## Exercise aim
All lines in the data bearing the string "round" should be identified and copied.

Collected data
....................
<file path="config.mk">
export PLATFORM = sky130hd
export DESIGN_NAME = stream_mux_arb
export DESIGN_NICKNAME = d
export VERILOG_FILES = /design/src/rtl/stream_mux_arb_pkg.sv /design/src/rtl/stream_mux_arb_rr_arbiter.sv /design/src/rtl/stream_mux_arb.sv
export SDC_FILE = /design/constraint.sdc
export NUM_CORES = 1
export LEC_CHECK = 0
export BUFFER_PORTS_ARGS = -buffer_cell sky130_fd_sc_hd__clkbuf_2
export CAP_MARGIN = 20
export CORE_ASPECT_RATIO = 1.1
export CORE_MARGIN = 1
export CORE_UTILIZATION = 51
export CTS_CLUSTER_DIAMETER = 150
export CTS_CLUSTER_SIZE = 20
export DETAILED_ROUTE_END_ITERATION = 6
export PLACE_DENSITY = 0.8
export REMOVE_ABC_BUFFERS = 1
export SLEW_MARGIN = 10
export SYNTH_ARGS = -nofsm -noshare
export SYNTH_HDL_FRONTEND = slang
export SYNTH_HIERARCHICAL = 1
export SYNTH_SLANG_ARGS = --single-unit
export TNS_END_PERCENT = 30
</file>
<file path="constraint.sdc">
create_clock -name clk -period 3.09 [get_ports clk]
set_input_delay 0.309 -clock clk [delete_from_list [all_inputs] [get_ports clk]]
set_output_delay 0.309 -clock clk [all_outputs]
set_load 0.01 [all_outputs]
</file>
<file path="src/rtl/stream_mux_arb_pkg.sv">
// Shared definitions for the stream multiplexer/arbiter: selection modes,
// output register states and a width helper.
package stream_mux_arb_pkg;

  typedef enum logic [1:0] {
    MODE_FIXED  = 2'b00,
    MODE_RR     = 2'b01,
    MODE_FORCED = 2'b10,
    MODE_RSVD   = 2'b11
  } mode_e;

  typedef enum logic {
    ST_EMPTY = 1'b0,
    ST_FULL  = 1'b1
  } ostate_e;

  // Number of bits needed to index n items (n >= 2).
  function automatic int clog2(input int n);
    int r;
    r = 0;
    for (int i = 0; i < 32; i++) begin
      if ((1 << r) < n) r = r + 1;
    end
    return r;
  endfunction

endpackage

</file>
<file path="src/rtl/stream_mux_arb_rr_arbiter.sv">
// Combinational arbiter: one-hot grant plus granted index from per-channel
// requests under fixed-priority, round-robin or forced selection.
module rr_arbiter
  import stream_mux_arb_pkg::*;
#(
  parameter  int CHANNELS = 4,
  localparam int SEL_W    = clog2(CHANNELS)
) (
  input  logic [CHANNELS-1:0] req,
  input  logic [SEL_W-1:0]    ptr,
  input  logic [1:0]          mode,
  input  logic [SEL_W-1:0]    sel,
  output logic [CHANNELS-1:0] grant,
  output logic [SEL_W-1:0]    grant_idx,
  output logic                grant_vld
);

  // Channel visited at step k of the round-robin scan, wrapping at CHANNELS
  // rather than at a power of two.
  function automatic int rr_slot(input int base, input int k);
    int c;
    c = base + k;
    return (c >= CHANNELS) ? c - CHANNELS : c;
  endfunction

  int base;

  always_comb begin
    base = (int'(ptr) < CHANNELS) ? int'(ptr) : 0;
  end

  always_comb begin
    grant     = '0;
    grant_idx = '0;
    grant_vld = 1'b0;
    case (mode)
      MODE_RR: begin
        for (int k = 0; k < CHANNELS; k++) begin
          if (!grant_vld && req[rr_slot(base, k)]) begin
            grant_vld                  = 1'b1;
            grant_idx                  = SEL_W'(rr_slot(base, k));
            grant[rr_slot(base, k)]    = 1'b1;
          end
        end
      end
      MODE_FORCED: begin
        // An out-of-range sel matches no channel and so yields no grant.
        for (int i = 0; i < CHANNELS; i++) begin
          if (sel == SEL_W'(i) && req[i]) begin
            grant_vld = 1'b1;
            grant_idx = SEL_W'(i);
            grant[i]  = 1'b1;
          end
        end
      end
      default: begin
        for (int i = 0; i < CHANNELS; i++) begin
          if (!grant_vld && req[i]) begin
            grant_vld = 1'b1;
            grant_idx = SEL_W'(i);
            grant[i]  = 1'b1;
          end
        end
      end
    endcase
  end

endmodule

</file>
<file path="src/rtl/stream_mux_arb.sv">
// N-channel valid/ready stream multiplexer with a single registered output
// stage and run-time selectable arbitration policy.
module stream_mux_arb
  import stream_mux_arb_pkg::*;
#(
  parameter  int WIDTH    = 8,
  parameter  int CHANNELS = 4,
  localparam int SEL_W    = clog2(CHANNELS)
) (
  input  logic                      clk,
  input  logic                      rst_n,
  input  logic [1:0]                mode,
  input  logic [SEL_W-1:0]          sel,
  input  logic [CHANNELS-1:0]       in_valid,
  input  logic [CHANNELS*WIDTH-1:0] in_data,
  output logic [CHANNELS-1:0]       in_ready,
  output logic                      out_valid,
  output logic [WIDTH-1:0]          out_data,
  output logic [SEL_W-1:0]          out_chan,
  input  logic                      out_ready
);

  ostate_e             state_q, state_d;
  logic [WIDTH-1:0]    data_q, data_d;
  logic [SEL_W-1:0]    chan_q, chan_d;
  logic [SEL_W-1:0]    rr_ptr_q, rr_ptr_d;

  logic [CHANNELS-1:0] grant;
  logic [SEL_W-1:0]    grant_idx;
  logic                grant_vld;
  logic                load_en;
  logic                xfer;
  logic [WIDTH-1:0]    sel_word;

  rr_arbiter #(
    .CHANNELS (CHANNELS)
  ) u_arb (
    .req       (in_valid),
    .ptr       (rr_ptr_q),
    .mode      (mode),
    .sel       (sel),
    .grant     (grant),
    .grant_idx (grant_idx),
    .grant_vld (grant_vld)
  );

  // out_ready feeds in_ready combinationally; there is no skid buffer.
  // No handshake is offered while reset is held.
  assign load_en  = (state_q == ST_EMPTY) || out_ready;
  assign in_ready = (rst_n && load_en) ? grant : '0;
  assign xfer     = load_en && grant_vld;

  always_comb begin
    sel_word = '0;
    for (int i = 0; i < CHANNELS; i++) begin
      if (grant[i]) sel_word = in_data[i*WIDTH +: WIDTH];
    end
  end

  always_comb begin
    state_d  = state_q;
    data_d   = data_q;
    chan_d   = chan_q;
    rr_ptr_d = rr_ptr_q;
    if (xfer) begin
      state_d = ST_FULL;
      data_d  = sel_word;
      chan_d  = grant_idx;
      if (mode == MODE_RR) begin
        rr_ptr_d = (grant_idx == SEL_W'(CHANNELS - 1)) ? '0 : grant_idx + SEL_W'(1);
      end
    end else if (load_en) begin
      state_d = ST_EMPTY;
    end
  end

  always_ff @(posedge clk) begin
    if (!rst_n) begin
      state_q  <= ST_EMPTY;
      data_q   <= '0;
      chan_q   <= '0;
      rr_ptr_q <= '0;
    end else begin
      state_q  <= state_d;
      data_q   <= data_d;
      chan_q   <= chan_d;
      rr_ptr_q <= rr_ptr_d;
    end
  end

  assign out_valid = (state_q == ST_FULL);
  assign out_data  = data_q;
  assign out_chan  = chan_q;

endmodule

</file>
==> Yosys cells after proc, flatten, opt, wreduce, memory -nomap -nowiden <==
Cells that the tools add are included.
{ "word_totals": {"ff_bits": 13, "out_inout_bits": 15, "wordCells": 137, "inputBits": 43} }
{ "classes": {"n_reduce_logical": 27, "n_bitwise": 4, "mux": 76, "n_lt_le_gt_ge": 12, "n_addsub": 8, "n_eq_ne": 6} }
{ "op_table": {"columns": ["operator", "count"], "rows": [
  ["$ge 32x1->1 const B", 4],
  ["$lt 32x4->1 const B", 4],
  ["$mux 32", 4],
  ["$ge 32x4->1 const B", 3],
  ["$sub 32x4->32 const B", 3],
  ["$mux 1", 40],
  ["$mux 4", 8],
  ["$mux 8", 4],
  ["$mux 2", 9],
  ["$logic_and 1x1->1", 16],
  ["$or 4x4->4", 3],
  ["$bmux 1 s2", 4],
  ["$demux 1 s2", 4],
  ["$eq 2x2->1 const B", 4],
  ["$pmux 4 s2", 1],
  ["$add 2x2->3 const B", 2],
  ["$logic_not 1->1", 6],
  ["$eq 2x1->1 const B", 2],
  ["$pmux 2 s2", 1],
  ["$sub 2x3->4 const B", 1],
  ["$add 2x1->3 const B", 1],
  ["$ge 2x3->1 const B", 1],
  ["$add 2x1->2 const B", 1],
  ["$logic_not 2->1", 1],
  ["6 further kinds", 6]
]} }

==> Logic depth before layout (Yosys ltp) <==
{ "logic_depth": {"depth_word": 23, "mapped_depth": 14, "depth_no_buf": 11} }

==> Hierarchy <==
Netlist, hierarchy kept.
{ "modules_own_cells": {"columns": ["mod", "seq_area_each_um2", "cells_per_inst", "area_each_um2", "instances"], "rows": [
  ["stream_mux_arb", 260.2, 105, 920.9, 1],
  ["rr_arbiter", 0.0, 110, 768.2, 1]
]} }

==> Worst setup path after synthesis <==
Ideal clock, no wire load.
{ "synth_path": {"kind": "reg2out", "from": "reg rr_ptr_q[1]", "to": "out in_ready[3]", "arrival_ns": 2.445, "path_stages_with_launch": 12, "slack_ns": 0.336, "path_buffers": 4, "required_ns": 2.781, "cell_sequence": "dfxtp_1 buf_2 inv_1 ha_1 clkbuf_1 nor4b_1 o21ai_0 a21oi_1 a221o_1 buf_2 buf_2 and3_1"} }
{ "synth_via": {"elab_chain_cells": 20} }
{ "synth_lines": {"columns": ["item", "line", "text"], "rows": [
  ["start, declared", "stream_mux_arb.sv:26", "logic [SEL_W-1:0] rr_ptr_q, rr_ptr_d;"],
  ["start signal, assigned", "stream_mux_arb.sv:87", "rr_ptr_q <= rr_ptr_d;"],
  ["parallel branches: the longest is 17 deep, another holds $sub 32x4->32", null, null],
  ["$mux 4 (*)", "stream_mux_arb_rr_arbiter.sv:39", "if (!grant_vld && req[rr_slot(base, k)]) begin"],
  ["$pmux 4 s2 (*)", "stream_mux_arb_rr_arbiter.sv:36", "case (mode)"],
  ["net grant[3]", "stream_mux_arb.sv:28", "logic [CHANNELS-1:0] grant;"],
  ["$mux 4 (*)", "stream_mux_arb.sv:50", "assign in_ready = (rst_n && load_en) ? grant : '0;"],
  ["end, declared", "stream_mux_arb.sv:16", "output logic [CHANNELS-1:0] in_ready,"]
]} }
Mark *: on every way through the listed nets, which the timed path passes. The select of a mux whose other input is x is not followed.

==> Worst setup path in the final report <==
{ "layout_path": {"from": "reg rr_ptr_q[0]", "to": "out in_ready[3]"} }
Same word-level chain as after synthesis.

==> qor.csv <==
stage,metric,value,unit
synth,async_reset_ff_share,0,%
power_and_ir_drop,clkPwrFrac,16.4,%
timing,setup_violations,0,
grt,grt_pass1_vias,1607,
timing,whs,0.410,ns
synth,dominantRegCellSynth,dfxtp_1,
critical_path,cp.arrival,2.67,ns
power_and_ir_drop,power_frac_seq,30.7,%
synth,yosys_warnings,6,
critical_path,timing.rr.start,rr_ptr_q[0]$_SDFFE_PN0P_,
flow_run,cap_violations,0,
layout,mostFrequentLayoutCells,"clkbuf_2, nand2_1, inv_1",
critical_path,cp_max_fo,6,
grt,grt_pass1_wl,7360,um
critical_path,reg2reg_setup_slack,0.27,ns
timing,fmax,335,MHz
critical_path,end_kind,output pin,
power_and_ir_drop,total_power,0.649,mW
floorplan,core.rowCount,21,
cts,clock-sinks,13,
timing,period_minus_slack,2.98,ns
critical_path,worstPathRequired,2.78,ns
critical_path,startpoint_type,flip-flop,
outcome,outcome,finished with violations,
timing,worstMarginPinSlew,0.633,ns
grt,grtUsageTotal,25.2,%
cts,clk_pin_slew_worst_paths,0.08,ns
floorplan,die_h,62.4,um
floorplan,die_w,56.9,um
power_and_ir_drop,power.share.switching,39.4,%
timing,finalSetupTns,0,ns
power_and_ir_drop,pwr-share-comb,52.9,%
timing,slew_viol_final,0,
grt,grt-ovfl-total,0,
layout,diodes,0,
cts,hold_buffers,0,
cts,ctsLongestPathBuffers,2,
worst_hold_path,hold_path.class,input pin to flip-flop,
synth,synth_cells,215,
synth,ys_ff_latch,13,
critical_path,reg2reg_depth,11,
grt,grt_max_degree,20,
detailed_routing,drtPass1Iterations,7,
timing,min_period_over_period,96.5,%
grt,antenna_found_initial,0,
power_and_ir_drop,p_sw,0.256,mW
synth,avgSynthCellArea,7.86,sq um
timing,hold_violations,0,
placement,numPortBuffers,57,
floorplan,start_util,54.5,%
detailed_routing,via_per_inst,6.12,
outcome,violations,design-rule violations,
detailed_routing,ant_nets,0,
power_and_ir_drop,p_int,0.393,mW
layout,syn_to_final_growth,20.5,%
detailed_routing,drt-initial-drc-count,127,
worst_hold_path,holdPathEnd,rr_ptr_q[0]$_SDFFE_PN0P_,
timing,fin_skew,0.00287,ns
detailed_routing,wl_per_cell,14.9,um
floorplan,core-area,0.00310,sq mm
placement,dp.cells,295,
worst_hold_path,worstHoldPathCells,4,
cts,cts_root_buffer,clkbuf_4,
synth,yosysSeqAreaShare,15.4,%
detailed_routing,dr_total_vias,1837,
layout,final_cells,300,
cts,clock_latency,0.28,ns
power_and_ir_drop,power_density,319,mW/mm^2
critical_path,critical_path_class,flip-flop to output pin,
placement,place.gp.congestion,0.957,
placement,dpl.hpwl,3400,um
synth,synth_cell_types,49,
cts,tritoncts,built,
floorplan,die_area,0.00355,sq mm
critical_path,rr_endpoint,out_data[3]$_SDFFE_PN0P_,
layout,final_area,0.00204,sq mm
power_and_ir_drop,cellLeakagePower,0.913,nW
cts,numCtsBuffers,3,
detailed_routing,finalWirelength,4480,um
synth,syn-cell-area,0.00169,sq mm
synth,synth_edf_count,0,
cts,cts_max_level,1,
layout,layout-drive-gt1-share,36.1,%
timing,slew_headroom,57.8,%
placement,dpl_cell_area,0.00199,sq mm
power_and_ir_drop,peakVddDrop,0.153,mV
layout,final_nets,317,
worst_hold_path,min_from,mode[1],
detailed_routing,drc,16,
layout,final_common_cell,clkbuf_2,
floorplan,ioPinCount,58,
==> worst max-delay path: stages, from the launching register on <==
cell	delay [ns]
dfxtp_1	0.36
inv_1	0.11
ha_1	0.35
mux4_2	0.40
buf_4	0.18
a221oi_2	0.25
nor3_1	0.07
a221o_1	0.36
and3_1	0.18
clkbuf_2	0.12
==> cell usage after synthesis (2+ instances only) <==
master	count	area, sq um
a211oi_1	2	15.0
buf_6	4	45.0
a221oi_1	3	26.3
o31ai_1	5	37.5
a221o_1	2	20.0
nor2b_1	5	31.3
inv_1	18	67.6
nand4_1	2	12.5
o211ai_1	2	15.0
mux4_2	2	45.0
o21ai_0	11	55.1
a221oi_2	9	135
nand3b_1	9	67.6
buf_2	6	30.0
nand2b_1	4	25.0
nand3_1	13	65.1
mux2i_1	3	30.0
a21oi_2	8	70.1
a31oi_1	2	12.5
mux2_2	3	33.8
o221a_1	7	78.8
nor3_1	2	10.0
nand2_1	19	71.3
ha_1	7	87.6
and3_1	4	25.0
dfxtp_1	13	260
a21oi_1	11	55.1
nor2_1	11	41.3
clkbuf_1	8	30.0
==> flip-flops by register name (all words and copies together), names as in the netlist <==
register,count
out_chan,2
out_data,8
rr_ptr_q,2
out_valid,1
==> how the worst max path moves through the flow <==
stage,from,end,depth (start not counted)
4_1_cts,rr_ptr_q[0]$_SDFFE_PN0P_,in_ready[1],9
6_report,rr_ptr_q[0]$_SDFFE_PN0P_,in_ready[3],9
2_1_floorplan,rr_ptr_q[0]$_SDFFE_PN0P_,in_ready[2],7
3_5_place_dp,rr_ptr_q[0]$_SDFFE_PN0P_,out_data[5]$_SDFFE_PN0P_,9
5_1_grt,rr_ptr_q[0]$_SDFFE_PN0P_,in_ready[3],9
3_3_place_gp,rr_ptr_q[0]$_SDFFE_PN0P_,out_data[5]$_SDFFE_PN0P_,10
==> power groups by stage <==
stage,clock network (mW),logic [mW],registers [mW]
3_5_place_dp,0,0.335,0.203
5_1_grt,0.118,0.378,0.201
4_1_cts,0.107,0.336,0.199
3_3_place_gp,0,0.330,0.202
6_report,0.107,0.343,0.199
2_1_floorplan,0,0.200,0.215
==> stage by stage <==
stage	setup WS, ns	util [%]
final	0.109	65.7
after global routing	-0.0162	65.7
after CTS	0.112	65.1
after detailed placement	0.382	64.2
after global placement	0.409	64.2
after floorplan	-1.37	-
==> area by class of cell <==
cell class,instances,area (sq um)
clock buffer,4,26.3
fill,264,1060
inverter,18,67.6
multi-input combinational,165,1270
sequential,13,260
tap,34,42.5
timing repair buffer,66,373
==> cells by family after synthesis <==
kind of cell | Yosys count | share of synthesized area (%)
buffers and inverters | 37 | 10.7
and+or+nand+nor | 80 | 26.3
AOI/OAI and AO/OA | 69 | 34.4
adders and majority gates | 7 | 5.18
DFF | 13 | 15.4
muxes | 9 | 8.00
==> timing repair <==
action / CTS / global route
hold endpoints to repair: 0 / 0
endpoints found under the setup margin: 0 / 2
resized for setup: 0 / 3
setup buffers: 0 / 1
==> per-layer routing <==
layer,up-vias,GRT usage (%),part of all wire [%]
li1,913,-,-
met1,846,35.4,45
met2,70,39.6,47
met3,8,3.13,5.8
met4,0,8.23,1.7
met5,-,0,0
Note: power is estimated with default switching activity, not from simulation.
....................
## Problem solution
// requests under fixed-priority, round-robin or forced selection.
  // Channel visited at step k of the round-robin scan, wrapping at CHANNELS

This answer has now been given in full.